[TASK DIRECTIONS]
Count how many lines of the data include "inserted". The answer is that number and nothing else.

[MATERIAL PROVIDED]
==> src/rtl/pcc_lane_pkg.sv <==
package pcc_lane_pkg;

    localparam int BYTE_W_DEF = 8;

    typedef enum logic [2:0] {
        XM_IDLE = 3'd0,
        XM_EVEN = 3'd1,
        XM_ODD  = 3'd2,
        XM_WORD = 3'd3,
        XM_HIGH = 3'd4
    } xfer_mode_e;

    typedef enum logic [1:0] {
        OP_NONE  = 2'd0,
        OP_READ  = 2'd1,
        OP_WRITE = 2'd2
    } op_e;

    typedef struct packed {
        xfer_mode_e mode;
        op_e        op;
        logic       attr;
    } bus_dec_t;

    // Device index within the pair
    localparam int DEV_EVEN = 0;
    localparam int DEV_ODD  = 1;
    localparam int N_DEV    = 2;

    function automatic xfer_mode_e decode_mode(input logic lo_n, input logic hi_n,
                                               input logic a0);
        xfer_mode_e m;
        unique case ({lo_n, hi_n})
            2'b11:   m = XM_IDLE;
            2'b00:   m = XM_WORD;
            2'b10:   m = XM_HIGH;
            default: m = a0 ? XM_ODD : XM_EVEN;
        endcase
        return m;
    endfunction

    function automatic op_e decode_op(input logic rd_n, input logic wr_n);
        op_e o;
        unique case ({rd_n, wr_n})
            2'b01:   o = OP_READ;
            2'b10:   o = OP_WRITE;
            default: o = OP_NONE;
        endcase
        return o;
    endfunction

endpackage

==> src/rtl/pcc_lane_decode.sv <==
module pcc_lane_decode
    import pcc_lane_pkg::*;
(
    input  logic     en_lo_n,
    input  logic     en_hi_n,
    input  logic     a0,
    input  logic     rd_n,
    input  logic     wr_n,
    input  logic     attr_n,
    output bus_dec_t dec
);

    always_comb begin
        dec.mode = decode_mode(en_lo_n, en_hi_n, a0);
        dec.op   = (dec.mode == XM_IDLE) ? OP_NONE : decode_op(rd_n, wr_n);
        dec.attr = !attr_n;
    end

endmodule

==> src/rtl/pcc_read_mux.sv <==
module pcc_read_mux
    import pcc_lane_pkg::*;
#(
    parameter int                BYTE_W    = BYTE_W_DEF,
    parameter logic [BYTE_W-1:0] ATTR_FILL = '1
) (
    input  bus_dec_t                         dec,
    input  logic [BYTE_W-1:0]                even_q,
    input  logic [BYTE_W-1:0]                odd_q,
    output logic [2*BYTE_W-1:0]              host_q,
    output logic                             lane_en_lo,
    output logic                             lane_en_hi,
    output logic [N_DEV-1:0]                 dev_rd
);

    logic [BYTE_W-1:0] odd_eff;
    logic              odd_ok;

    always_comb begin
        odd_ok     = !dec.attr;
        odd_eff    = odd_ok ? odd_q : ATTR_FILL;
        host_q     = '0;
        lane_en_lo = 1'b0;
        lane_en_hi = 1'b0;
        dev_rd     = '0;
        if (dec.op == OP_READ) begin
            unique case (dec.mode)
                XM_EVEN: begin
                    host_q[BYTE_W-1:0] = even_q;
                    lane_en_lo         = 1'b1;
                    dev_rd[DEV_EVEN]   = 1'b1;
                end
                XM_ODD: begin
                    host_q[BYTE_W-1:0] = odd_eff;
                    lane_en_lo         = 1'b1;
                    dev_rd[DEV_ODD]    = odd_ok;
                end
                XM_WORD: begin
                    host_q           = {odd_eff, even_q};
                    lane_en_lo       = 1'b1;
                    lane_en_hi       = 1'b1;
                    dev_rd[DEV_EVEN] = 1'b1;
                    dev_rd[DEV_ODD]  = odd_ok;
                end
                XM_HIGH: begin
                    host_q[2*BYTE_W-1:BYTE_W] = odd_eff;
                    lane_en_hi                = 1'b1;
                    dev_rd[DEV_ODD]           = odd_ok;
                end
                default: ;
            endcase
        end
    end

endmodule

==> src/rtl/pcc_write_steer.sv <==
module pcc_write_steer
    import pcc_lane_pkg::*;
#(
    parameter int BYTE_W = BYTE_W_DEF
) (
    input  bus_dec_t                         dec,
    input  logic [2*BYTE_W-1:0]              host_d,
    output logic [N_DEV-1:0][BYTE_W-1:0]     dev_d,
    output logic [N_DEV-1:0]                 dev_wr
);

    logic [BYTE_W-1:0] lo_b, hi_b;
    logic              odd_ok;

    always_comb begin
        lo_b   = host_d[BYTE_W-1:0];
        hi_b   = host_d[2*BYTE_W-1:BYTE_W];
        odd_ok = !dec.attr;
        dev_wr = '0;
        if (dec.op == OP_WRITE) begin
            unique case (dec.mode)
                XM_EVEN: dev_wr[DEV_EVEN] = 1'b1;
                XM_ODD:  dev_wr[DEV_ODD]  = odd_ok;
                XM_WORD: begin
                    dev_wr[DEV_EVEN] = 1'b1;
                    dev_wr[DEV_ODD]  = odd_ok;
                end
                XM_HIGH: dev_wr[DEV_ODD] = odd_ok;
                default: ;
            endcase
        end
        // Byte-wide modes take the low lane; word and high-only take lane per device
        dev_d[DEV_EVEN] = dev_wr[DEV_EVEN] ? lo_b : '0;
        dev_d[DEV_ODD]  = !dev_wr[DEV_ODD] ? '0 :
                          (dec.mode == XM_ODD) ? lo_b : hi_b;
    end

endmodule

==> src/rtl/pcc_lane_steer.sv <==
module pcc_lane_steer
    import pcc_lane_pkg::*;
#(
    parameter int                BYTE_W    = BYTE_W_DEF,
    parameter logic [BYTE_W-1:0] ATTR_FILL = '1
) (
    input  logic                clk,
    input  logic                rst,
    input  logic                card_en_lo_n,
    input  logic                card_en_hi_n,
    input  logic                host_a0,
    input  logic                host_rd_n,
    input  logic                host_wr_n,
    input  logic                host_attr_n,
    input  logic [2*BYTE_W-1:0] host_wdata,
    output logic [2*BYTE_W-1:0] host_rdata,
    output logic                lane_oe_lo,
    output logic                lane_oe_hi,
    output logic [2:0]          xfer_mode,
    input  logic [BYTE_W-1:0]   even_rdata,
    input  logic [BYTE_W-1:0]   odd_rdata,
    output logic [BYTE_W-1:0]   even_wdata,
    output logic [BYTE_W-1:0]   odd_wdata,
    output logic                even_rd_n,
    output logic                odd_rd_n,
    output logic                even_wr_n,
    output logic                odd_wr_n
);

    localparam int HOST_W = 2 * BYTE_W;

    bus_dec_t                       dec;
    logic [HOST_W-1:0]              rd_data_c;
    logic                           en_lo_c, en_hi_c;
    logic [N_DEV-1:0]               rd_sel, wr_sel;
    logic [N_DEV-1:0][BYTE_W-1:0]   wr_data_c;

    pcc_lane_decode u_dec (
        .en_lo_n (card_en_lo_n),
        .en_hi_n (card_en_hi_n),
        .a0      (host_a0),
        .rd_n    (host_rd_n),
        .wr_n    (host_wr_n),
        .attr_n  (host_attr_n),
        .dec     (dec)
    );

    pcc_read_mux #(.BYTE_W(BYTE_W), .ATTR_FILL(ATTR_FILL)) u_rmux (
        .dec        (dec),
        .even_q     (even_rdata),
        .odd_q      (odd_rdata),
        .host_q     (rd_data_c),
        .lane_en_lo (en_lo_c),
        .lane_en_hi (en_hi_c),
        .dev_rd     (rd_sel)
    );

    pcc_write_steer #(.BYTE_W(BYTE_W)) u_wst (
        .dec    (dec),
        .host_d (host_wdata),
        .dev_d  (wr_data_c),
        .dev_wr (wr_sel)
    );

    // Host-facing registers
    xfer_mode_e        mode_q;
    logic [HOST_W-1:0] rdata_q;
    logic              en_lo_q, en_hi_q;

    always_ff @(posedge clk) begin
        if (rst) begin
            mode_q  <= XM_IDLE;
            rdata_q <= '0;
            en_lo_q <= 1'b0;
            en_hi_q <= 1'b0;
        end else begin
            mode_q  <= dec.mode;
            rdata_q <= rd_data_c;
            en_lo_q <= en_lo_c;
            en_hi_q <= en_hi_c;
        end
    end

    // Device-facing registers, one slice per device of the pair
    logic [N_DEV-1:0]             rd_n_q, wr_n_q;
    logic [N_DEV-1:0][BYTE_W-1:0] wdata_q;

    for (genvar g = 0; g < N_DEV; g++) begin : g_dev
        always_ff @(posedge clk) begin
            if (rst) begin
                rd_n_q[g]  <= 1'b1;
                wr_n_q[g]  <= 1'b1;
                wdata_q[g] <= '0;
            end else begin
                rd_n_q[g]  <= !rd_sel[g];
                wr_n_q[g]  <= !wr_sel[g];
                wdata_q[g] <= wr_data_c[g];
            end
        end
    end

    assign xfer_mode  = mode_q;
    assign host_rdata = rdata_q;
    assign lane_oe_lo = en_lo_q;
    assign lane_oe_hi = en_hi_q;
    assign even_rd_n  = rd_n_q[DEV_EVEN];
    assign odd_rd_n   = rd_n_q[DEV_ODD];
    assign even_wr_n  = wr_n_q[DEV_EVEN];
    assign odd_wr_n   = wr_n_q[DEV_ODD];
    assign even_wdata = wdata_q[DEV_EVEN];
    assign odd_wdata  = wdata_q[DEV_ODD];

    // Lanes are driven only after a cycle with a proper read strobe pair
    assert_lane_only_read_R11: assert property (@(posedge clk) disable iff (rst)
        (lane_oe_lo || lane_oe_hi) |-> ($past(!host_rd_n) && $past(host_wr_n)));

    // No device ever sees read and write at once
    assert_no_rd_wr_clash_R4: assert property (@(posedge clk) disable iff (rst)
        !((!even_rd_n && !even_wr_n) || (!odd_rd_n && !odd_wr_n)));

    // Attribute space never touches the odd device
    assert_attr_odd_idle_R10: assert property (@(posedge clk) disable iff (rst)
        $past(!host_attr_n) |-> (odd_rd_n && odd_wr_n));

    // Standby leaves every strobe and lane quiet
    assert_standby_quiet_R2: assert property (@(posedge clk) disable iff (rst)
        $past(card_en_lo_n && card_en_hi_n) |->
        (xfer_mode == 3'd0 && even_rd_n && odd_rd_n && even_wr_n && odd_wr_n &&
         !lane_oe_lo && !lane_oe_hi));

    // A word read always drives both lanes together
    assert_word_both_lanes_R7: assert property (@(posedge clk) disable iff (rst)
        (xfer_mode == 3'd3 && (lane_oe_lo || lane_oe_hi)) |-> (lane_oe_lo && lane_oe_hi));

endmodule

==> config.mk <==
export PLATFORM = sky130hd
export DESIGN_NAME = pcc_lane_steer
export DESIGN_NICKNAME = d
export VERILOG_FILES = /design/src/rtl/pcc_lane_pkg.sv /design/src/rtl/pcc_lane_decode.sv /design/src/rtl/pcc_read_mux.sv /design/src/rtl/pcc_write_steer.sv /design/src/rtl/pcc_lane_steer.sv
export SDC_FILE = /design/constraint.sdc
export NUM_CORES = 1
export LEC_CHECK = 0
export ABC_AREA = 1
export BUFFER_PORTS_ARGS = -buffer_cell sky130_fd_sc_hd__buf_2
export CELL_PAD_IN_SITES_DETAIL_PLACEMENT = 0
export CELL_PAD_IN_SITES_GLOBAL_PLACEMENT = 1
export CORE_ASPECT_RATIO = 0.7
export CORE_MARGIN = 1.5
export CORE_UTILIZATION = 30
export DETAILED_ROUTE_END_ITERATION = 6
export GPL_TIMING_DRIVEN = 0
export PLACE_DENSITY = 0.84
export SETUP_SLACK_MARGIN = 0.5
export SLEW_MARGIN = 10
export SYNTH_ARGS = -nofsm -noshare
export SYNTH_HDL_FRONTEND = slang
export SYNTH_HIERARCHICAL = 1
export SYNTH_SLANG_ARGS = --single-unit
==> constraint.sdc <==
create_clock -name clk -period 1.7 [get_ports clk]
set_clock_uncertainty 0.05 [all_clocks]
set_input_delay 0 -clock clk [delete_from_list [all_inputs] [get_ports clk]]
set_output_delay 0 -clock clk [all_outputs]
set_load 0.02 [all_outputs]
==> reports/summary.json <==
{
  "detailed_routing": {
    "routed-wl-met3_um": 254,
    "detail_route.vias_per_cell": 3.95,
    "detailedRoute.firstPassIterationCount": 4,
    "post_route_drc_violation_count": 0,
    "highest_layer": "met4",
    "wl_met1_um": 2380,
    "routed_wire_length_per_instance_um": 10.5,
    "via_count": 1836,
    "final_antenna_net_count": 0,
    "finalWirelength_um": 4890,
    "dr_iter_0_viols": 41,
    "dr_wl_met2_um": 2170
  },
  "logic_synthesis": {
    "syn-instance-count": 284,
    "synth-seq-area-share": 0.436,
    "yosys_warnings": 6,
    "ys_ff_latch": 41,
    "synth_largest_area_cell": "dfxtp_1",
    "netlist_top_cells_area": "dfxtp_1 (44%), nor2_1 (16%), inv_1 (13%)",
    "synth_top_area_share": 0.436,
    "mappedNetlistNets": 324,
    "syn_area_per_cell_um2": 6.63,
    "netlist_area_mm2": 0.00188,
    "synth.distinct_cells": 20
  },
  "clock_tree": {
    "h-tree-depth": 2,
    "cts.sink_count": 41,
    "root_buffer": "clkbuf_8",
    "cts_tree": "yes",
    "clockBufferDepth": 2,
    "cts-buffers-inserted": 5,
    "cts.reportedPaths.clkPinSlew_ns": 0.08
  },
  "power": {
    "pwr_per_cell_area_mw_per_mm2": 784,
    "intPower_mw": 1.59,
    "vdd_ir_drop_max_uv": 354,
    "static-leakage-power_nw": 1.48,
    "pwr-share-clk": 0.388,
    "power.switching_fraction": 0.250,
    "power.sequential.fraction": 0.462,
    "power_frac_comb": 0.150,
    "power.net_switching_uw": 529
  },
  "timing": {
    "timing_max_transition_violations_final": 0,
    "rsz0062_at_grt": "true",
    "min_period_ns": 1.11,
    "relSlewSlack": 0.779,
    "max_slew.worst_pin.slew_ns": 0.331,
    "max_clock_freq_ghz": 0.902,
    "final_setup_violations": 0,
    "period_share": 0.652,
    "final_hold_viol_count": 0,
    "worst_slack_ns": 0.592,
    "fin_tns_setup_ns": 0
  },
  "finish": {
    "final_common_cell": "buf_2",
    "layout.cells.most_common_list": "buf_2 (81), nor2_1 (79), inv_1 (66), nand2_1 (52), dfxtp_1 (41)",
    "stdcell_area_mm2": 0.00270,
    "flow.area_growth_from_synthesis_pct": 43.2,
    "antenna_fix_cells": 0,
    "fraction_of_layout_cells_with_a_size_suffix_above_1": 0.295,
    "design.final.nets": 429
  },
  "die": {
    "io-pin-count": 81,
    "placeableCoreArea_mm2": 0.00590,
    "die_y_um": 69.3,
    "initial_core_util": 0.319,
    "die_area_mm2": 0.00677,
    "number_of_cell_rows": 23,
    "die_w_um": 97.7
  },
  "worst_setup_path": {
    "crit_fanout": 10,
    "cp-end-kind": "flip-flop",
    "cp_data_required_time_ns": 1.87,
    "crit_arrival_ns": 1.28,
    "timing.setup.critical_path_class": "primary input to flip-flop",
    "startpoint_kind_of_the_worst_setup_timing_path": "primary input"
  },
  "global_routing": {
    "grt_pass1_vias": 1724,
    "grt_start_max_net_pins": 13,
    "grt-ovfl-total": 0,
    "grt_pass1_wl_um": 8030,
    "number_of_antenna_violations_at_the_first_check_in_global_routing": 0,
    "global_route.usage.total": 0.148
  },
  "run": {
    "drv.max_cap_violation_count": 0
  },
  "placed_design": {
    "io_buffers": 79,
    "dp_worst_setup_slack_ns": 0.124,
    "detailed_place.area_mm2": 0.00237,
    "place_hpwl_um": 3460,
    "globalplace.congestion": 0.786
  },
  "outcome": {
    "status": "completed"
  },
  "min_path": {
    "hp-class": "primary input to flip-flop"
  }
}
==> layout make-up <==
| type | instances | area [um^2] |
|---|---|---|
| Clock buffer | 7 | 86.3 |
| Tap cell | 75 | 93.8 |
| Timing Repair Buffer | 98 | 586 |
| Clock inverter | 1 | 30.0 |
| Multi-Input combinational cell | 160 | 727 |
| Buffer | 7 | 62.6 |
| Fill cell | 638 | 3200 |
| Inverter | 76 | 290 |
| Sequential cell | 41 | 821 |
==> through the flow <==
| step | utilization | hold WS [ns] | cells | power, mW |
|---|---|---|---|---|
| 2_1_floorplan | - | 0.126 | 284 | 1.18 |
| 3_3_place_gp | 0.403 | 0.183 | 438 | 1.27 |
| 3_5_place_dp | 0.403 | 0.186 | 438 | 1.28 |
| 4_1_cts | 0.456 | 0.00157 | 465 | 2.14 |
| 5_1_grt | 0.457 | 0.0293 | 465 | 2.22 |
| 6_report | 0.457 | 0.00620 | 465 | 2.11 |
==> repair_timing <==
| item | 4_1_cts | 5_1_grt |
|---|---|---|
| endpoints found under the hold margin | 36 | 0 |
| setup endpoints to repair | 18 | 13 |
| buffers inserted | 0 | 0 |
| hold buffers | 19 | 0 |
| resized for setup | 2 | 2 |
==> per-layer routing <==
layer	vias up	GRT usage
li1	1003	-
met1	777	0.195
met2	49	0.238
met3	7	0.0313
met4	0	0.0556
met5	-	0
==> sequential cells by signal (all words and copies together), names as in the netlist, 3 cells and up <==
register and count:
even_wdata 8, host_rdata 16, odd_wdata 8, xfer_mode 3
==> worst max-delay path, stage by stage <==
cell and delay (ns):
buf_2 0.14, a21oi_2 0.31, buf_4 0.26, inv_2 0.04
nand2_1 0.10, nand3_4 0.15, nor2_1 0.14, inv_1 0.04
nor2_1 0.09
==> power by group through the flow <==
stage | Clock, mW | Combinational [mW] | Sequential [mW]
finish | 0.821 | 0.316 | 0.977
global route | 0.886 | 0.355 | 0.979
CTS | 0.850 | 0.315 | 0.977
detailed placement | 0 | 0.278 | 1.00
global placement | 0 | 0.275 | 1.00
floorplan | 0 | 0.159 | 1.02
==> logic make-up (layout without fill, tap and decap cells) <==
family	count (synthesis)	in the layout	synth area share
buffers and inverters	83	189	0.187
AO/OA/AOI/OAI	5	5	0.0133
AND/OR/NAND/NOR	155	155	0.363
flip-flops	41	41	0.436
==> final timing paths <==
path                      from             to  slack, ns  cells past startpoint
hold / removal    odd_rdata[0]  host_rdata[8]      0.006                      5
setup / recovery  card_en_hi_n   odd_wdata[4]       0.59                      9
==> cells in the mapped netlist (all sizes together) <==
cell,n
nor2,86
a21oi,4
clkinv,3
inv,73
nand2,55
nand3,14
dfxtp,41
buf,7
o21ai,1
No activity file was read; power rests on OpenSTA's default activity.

[TASK SOLUTION]
2